(DATA EXTRACT)

**src/design/assert_macros.svh**
```systemverilog
// ----------------------------------------------------------------------------
// assert_macros.svh
// Concurrent assertion helpers, clocked on clk and disabled while rst_n is low.
// ----------------------------------------------------------------------------
`ifndef ASSERT_MACROS_SVH
`define ASSERT_MACROS_SVH

// Condition holds at every clock edge.
`define VMN_ASSERT(lbl, expr) \
  lbl: assert property (@(posedge clk) disable iff (!rst_n) (expr)) \
    else $error("assertion failed");

// Consequent holds in the same cycle as the antecedent.
`define VMN_ASSERT_IMPL(lbl, ante, cons) \
  lbl: assert property (@(posedge clk) disable iff (!rst_n) (ante) |-> (cons)) \
    else $error("assertion failed");

// Consequent holds in the cycle after the antecedent.
`define VMN_ASSERT_NEXT(lbl, ante, cons) \
  lbl: assert property (@(posedge clk) disable iff (!rst_n) (ante) |=> (cons)) \
    else $error("assertion failed");

`endif

```
**src/design/vmn_pkg.sv**
```systemverilog
// ----------------------------------------------------------------------------
// vmn_pkg
// Shared widths, register codes, payload types and step functions of the
// vector magnitude normalizer.
// ----------------------------------------------------------------------------
package vmn_pkg;

  // Field and register widths
  localparam int FIELD_W    = 16;
  localparam int MAG_W      = 16;
  localparam int MSQ_W      = 2 * MAG_W;
  localparam int CFG_ADDR_W = 3;
  localparam int CFG_DATA_W = 32;

  // Square root of (sum << 32): 32-bit radicand feed, 32-bit root
  localparam int RAD_W        = 32;
  localparam int ROOT_W       = 32;
  localparam int SQ_REM_W     = ROOT_W + 2;
  localparam int SQ_PER_STAGE = 2;
  localparam int SQ_STAGES    = ROOT_W / SQ_PER_STAGE;

  // Restoring division lanes, 16 quotient bits each
  localparam int DIV_PER_STAGE = 2;
  localparam int DIV_STAGES    = FIELD_W / DIV_PER_STAGE;
  localparam int LANES         = 4;
  localparam int LANE_MAG      = 0;
  localparam int LANE_X        = 1;
  localparam int MAP_NUM_W     = MAG_W + 1;

  // Register map (word index)
  localparam logic [CFG_ADDR_W-3:0] REG_MAX_MAG   = '0;
  localparam logic [MAG_W-1:0]      MAX_MAG_RESET = 16'hFFFF;

  // Saturation values
  localparam logic [FIELD_W-1:0] SAT_HIGH = '1;
  localparam logic [FIELD_W-1:0] SAT_LOW  = '0;

  typedef struct packed {
    logic [SQ_REM_W-1:0] rem;
    logic [ROOT_W-1:0]   root;
    logic [RAD_W-1:0]    rad;
  } sq_state_t;

  typedef struct packed {
    logic [MAG_W-1:0]   rem;
    logic [FIELD_W-1:0] qd;
  } div_lane_t;

  typedef div_lane_t [LANES-1:0] lanes_t;

  typedef logic [2:0][MAP_NUM_W-1:0] map_num_t;

  typedef struct packed {
    logic       mag_sat;
    logic [2:0] map_lo;
    logic [2:0] map_hi;
  } sat_flags_t;

  typedef struct packed {
    logic [FIELD_W-1:0] norm_magnitude;
    logic [FIELD_W-1:0] mapped_x;
    logic [FIELD_W-1:0] mapped_y;
    logic [FIELD_W-1:0] mapped_z;
    logic               clipped;
  } res_t;

  typedef struct packed {
    logic vld;
    res_t res;
  } res_beat_t;

  // Two digit-by-digit square root iterations
  function automatic sq_state_t sqrt_stage(input sq_state_t st_in);
    sq_state_t           st;
    logic [SQ_REM_W+1:0] acc;
    logic [SQ_REM_W+1:0] trial;
    st = st_in;
    for (int j = 0; j < SQ_PER_STAGE; j++) begin
      acc   = {st.rem, st.rad[RAD_W-1 -: 2]};
      trial = (SQ_REM_W + 2)'({st.root, 2'b01});
      if (acc >= trial) begin
        st.rem  = SQ_REM_W'(acc - trial);
        st.root = {st.root[ROOT_W-2:0], 1'b1};
      end else begin
        st.rem  = acc[SQ_REM_W-1:0];
        st.root = {st.root[ROOT_W-2:0], 1'b0};
      end
      st.rad = {st.rad[RAD_W-3:0], 2'b00};
    end
    return st;
  endfunction

  // Two restoring division steps on every lane
  function automatic lanes_t div_stage(input lanes_t ln_in, input logic [MAG_W-1:0] m);
    lanes_t         ln;
    logic [MAG_W:0] t;
    logic           ge;
    ln = ln_in;
    for (int l = 0; l < LANES; l++) begin
      for (int j = 0; j < DIV_PER_STAGE; j++) begin
        t  = {ln[l].rem, ln[l].qd[FIELD_W-1]};
        ge = (t >= {1'b0, m});
        if (ge) begin
          ln[l].rem = MAG_W'(t - {1'b0, m});
        end else begin
          ln[l].rem = t[MAG_W-1:0];
        end
        ln[l].qd = {ln[l].qd[FIELD_W-2:0], ge};
      end
    end
    return ln;
  endfunction

endpackage

```
**src/design/vmn_obuf.sv**
```systemverilog
// ----------------------------------------------------------------------------
// vmn_obuf
// Two-entry output buffer. Its fill level sets the pipeline advance enable,
// so the receiver's ready never reaches the input side combinationally.
// ----------------------------------------------------------------------------
`include "assert_macros.svh"

module vmn_obuf import vmn_pkg::*; (
  input  logic      clk,
  input  logic      rst_n,
  input  res_beat_t push,
  output logic      pipe_en,
  output logic      out_valid,
  input  logic      out_ready,
  output res_t      out_res
);

  localparam logic [1:0] BUF_EMPTY = 2'd0;
  localparam logic [1:0] BUF_ONE   = 2'd1;
  localparam logic [1:0] BUF_FULL  = 2'd2;

  logic [1:0] count_r, count_nxt;
  logic       run_r;
  res_t       head_r, head_nxt;
  res_t       skid_r, skid_nxt;
  logic       pop;

  assign out_valid = (count_r != BUF_EMPTY);
  assign out_res   = head_r;
  assign pop       = out_valid && out_ready;
  assign pipe_en   = run_r && (count_r != BUF_FULL);

  // Track fill level and route each transaction to head or skid entry
  always_comb begin
    count_nxt = count_r + 2'(push.vld) - 2'(pop);
    head_nxt  = head_r;
    skid_nxt  = skid_r;
    if (pop && count_r == BUF_FULL) begin
      head_nxt = skid_r;
    end else if (push.vld && (count_r == BUF_EMPTY || (pop && count_r == BUF_ONE))) begin
      head_nxt = push.res;
    end
    if (push.vld && count_r == BUF_ONE && !pop) begin
      skid_nxt = push.res;
    end
  end

  // Control state
  always_ff @(posedge clk) begin
    if (!rst_n) begin
      count_r <= BUF_EMPTY;
      run_r   <= 1'b0;
    end else begin
      count_r <= count_nxt;
      run_r   <= 1'b1;
    end
  end

  // Payload entries
  always_ff @(posedge clk) begin
    head_r <= head_nxt;
    skid_r <= skid_nxt;
  end

  `VMN_ASSERT(a_count_range, count_r != 2'd3)
  `VMN_ASSERT_IMPL(a_no_push_when_full, push.vld, count_r != BUF_FULL)
  `VMN_ASSERT_NEXT(a_full_holds, (count_r == BUF_FULL) && !pop, count_r == BUF_FULL)
  `VMN_ASSERT_NEXT(a_skid_moves_up, (count_r == BUF_FULL) && pop, head_r == $past(skid_r))

endmodule

```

(End DATA EXTRACT)

EXERCISE
Every entry above should be duplicated exactly.

RESULT
**src/design/assert_macros.svh**
```systemverilog
// ----------------------------------------------------------------------------
// assert_macros.svh
// Concurrent assertion helpers, clocked on clk and disabled while rst_n is low.
// ----------------------------------------------------------------------------
`ifndef ASSERT_MACROS_SVH
`define ASSERT_MACROS_SVH

// Condition holds at every clock edge.
`define VMN_ASSERT(lbl, expr) \
  lbl: assert property (@(posedge clk) disable iff (!rst_n) (expr)) \
    else $error("assertion failed");

// Consequent holds in the same cycle as the antecedent.
`define VMN_ASSERT_IMPL(lbl, ante, cons) \
  lbl: assert property (@(posedge clk) disable iff (!rst_n) (ante) |-> (cons)) \
    else $error("assertion failed");

// Consequent holds in the cycle after the antecedent.
`define VMN_ASSERT_NEXT(lbl, ante, cons) \
  lbl: assert property (@(posedge clk) disable iff (!rst_n) (ante) |=> (cons)) \
    else $error("assertion failed");

`endif

```
**src/design/vmn_pkg.sv**
```systemverilog
// ----------------------------------------------------------------------------
// vmn_pkg
// Shared widths, register codes, payload types and step functions of the
// vector magnitude normalizer.
// ----------------------------------------------------------------------------
package vmn_pkg;

  // Field and register widths
  localparam int FIELD_W    = 16;
  localparam int MAG_W      = 16;
  localparam int MSQ_W      = 2 * MAG_W;
  localparam int CFG_ADDR_W = 3;
  localparam int CFG_DATA_W = 32;

  // Square root of (sum << 32): 32-bit radicand feed, 32-bit root
  localparam int RAD_W        = 32;
  localparam int ROOT_W       = 32;
  localparam int SQ_REM_W     = ROOT_W + 2;
  localparam int SQ_PER_STAGE = 2;
  localparam int SQ_STAGES    = ROOT_W / SQ_PER_STAGE;

  // Restoring division lanes, 16 quotient bits each
  localparam int DIV_PER_STAGE = 2;
  localparam int DIV_STAGES    = FIELD_W / DIV_PER_STAGE;
  localparam int LANES         = 4;
  localparam int LANE_MAG      = 0;
  localparam int LANE_X        = 1;
  localparam int MAP_NUM_W     = MAG_W + 1;

  // Register map (word index)
  localparam logic [CFG_ADDR_W-3:0] REG_MAX_MAG   = '0;
  localparam logic [MAG_W-1:0]      MAX_MAG_RESET = 16'hFFFF;

  // Saturation values
  localparam logic [FIELD_W-1:0] SAT_HIGH = '1;
  localparam logic [FIELD_W-1:0] SAT_LOW  = '0;

  typedef struct packed {
    logic [SQ_REM_W-1:0] rem;
    logic [ROOT_W-1:0]   root;
    logic [RAD_W-1:0]    rad;
  } sq_state_t;

  typedef struct packed {
    logic [MAG_W-1:0]   rem;
    logic [FIELD_W-1:0] qd;
  } div_lane_t;

  typedef div_lane_t [LANES-1:0] lanes_t;

  typedef logic [2:0][MAP_NUM_W-1:0] map_num_t;

  typedef struct packed {
    logic       mag_sat;
    logic [2:0] map_lo;
    logic [2:0] map_hi;
  } sat_flags_t;

  typedef struct packed {
    logic [FIELD_W-1:0] norm_magnitude;
    logic [FIELD_W-1:0] mapped_x;
    logic [FIELD_W-1:0] mapped_y;
    logic [FIELD_W-1:0] mapped_z;
    logic               clipped;
  } res_t;

  typedef struct packed {
    logic vld;
    res_t res;
  } res_beat_t;

  // Two digit-by-digit square root iterations
  function automatic sq_state_t sqrt_stage(input sq_state_t st_in);
    sq_state_t           st;
    logic [SQ_REM_W+1:0] acc;
    logic [SQ_REM_W+1:0] trial;
    st = st_in;
    for (int j = 0; j < SQ_PER_STAGE; j++) begin
      acc   = {st.rem, st.rad[RAD_W-1 -: 2]};
      trial = (SQ_REM_W + 2)'({st.root, 2'b01});
      if (acc >= trial) begin
        st.rem  = SQ_REM_W'(acc - trial);
        st.root = {st.root[ROOT_W-2:0], 1'b1};
      end else begin
        st.rem  = acc[SQ_REM_W-1:0];
        st.root = {st.root[ROOT_W-2:0], 1'b0};
      end
      st.rad = {st.rad[RAD_W-3:0], 2'b00};
    end
    return st;
  endfunction

  // Two restoring division steps on every lane
  function automatic lanes_t div_stage(input lanes_t ln_in, input logic [MAG_W-1:0] m);
    lanes_t         ln;
    logic [MAG_W:0] t;
    logic           ge;
    ln = ln_in;
    for (int l = 0; l < LANES; l++) begin
      for (int j = 0; j < DIV_PER_STAGE; j++) begin
        t  = {ln[l].rem, ln[l].qd[FIELD_W-1]};
        ge = (t >= {1'b0, m});
        if (ge) begin
          ln[l].rem = MAG_W'(t - {1'b0, m});
        end else begin
          ln[l].rem = t[MAG_W-1:0];
        end
        ln[l].qd = {ln[l].qd[FIELD_W-2:0], ge};
      end
    end
    return ln;
  endfunction

endpackage

```
**src/design/vmn_obuf.sv**
```systemverilog
// ----------------------------------------------------------------------------
// vmn_obuf
// Two-entry output buffer. Its fill level sets the pipeline advance enable,
// so the receiver's ready never reaches the input side combinationally.
// ----------------------------------------------------------------------------
`include "assert_macros.svh"

module vmn_obuf import vmn_pkg::*; (
  input  logic      clk,
  input  logic      rst_n,
  input  res_beat_t push,
  output logic      pipe_en,
  output logic      out_valid,
  input  logic      out_ready,
  output res_t      out_res
);

  localparam logic [1:0] BUF_EMPTY = 2'd0;
  localparam logic [1:0] BUF_ONE   = 2'd1;
  localparam logic [1:0] BUF_FULL  = 2'd2;

  logic [1:0] count_r, count_nxt;
  logic       run_r;
  res_t       head_r, head_nxt;
  res_t       skid_r, skid_nxt;
  logic       pop;

  assign out_valid = (count_r != BUF_EMPTY);
  assign out_res   = head_r;
  assign pop       = out_valid && out_ready;
  assign pipe_en   = run_r && (count_r != BUF_FULL);

  // Track fill level and route each transaction to head or skid entry
  always_comb begin
    count_nxt = count_r + 2'(push.vld) - 2'(pop);
    head_nxt  = head_r;
    skid_nxt  = skid_r;
    if (pop && count_r == BUF_FULL) begin
      head_nxt = skid_r;
    end else if (push.vld && (count_r == BUF_EMPTY || (pop && count_r == BUF_ONE))) begin
      head_nxt = push.res;
    end
    if (push.vld && count_r == BUF_ONE && !pop) begin
      skid_nxt = push.res;
    end
  end

  // Control state
  always_ff @(posedge clk) begin
    if (!rst_n) begin
      count_r <= BUF_EMPTY;
      run_r   <= 1'b0;
    end else begin
      count_r <= count_nxt;
      run_r   <= 1'b1;
    end
  end

  // Payload entries
  always_ff @(posedge clk) begin
    head_r <= head_nxt;
    skid_r <= skid_nxt;
  end

  `VMN_ASSERT(a_count_range, count_r != 2'd3)
  `VMN_ASSERT_IMPL(a_no_push_when_full, push.vld, count_r != BUF_FULL)
  `VMN_ASSERT_NEXT(a_full_holds, (count_r == BUF_FULL) && !pop, count_r == BUF_FULL)
  `VMN_ASSERT_NEXT(a_skid_moves_up, (count_r == BUF_FULL) && pop, head_r == $past(skid_r))

endmodule

```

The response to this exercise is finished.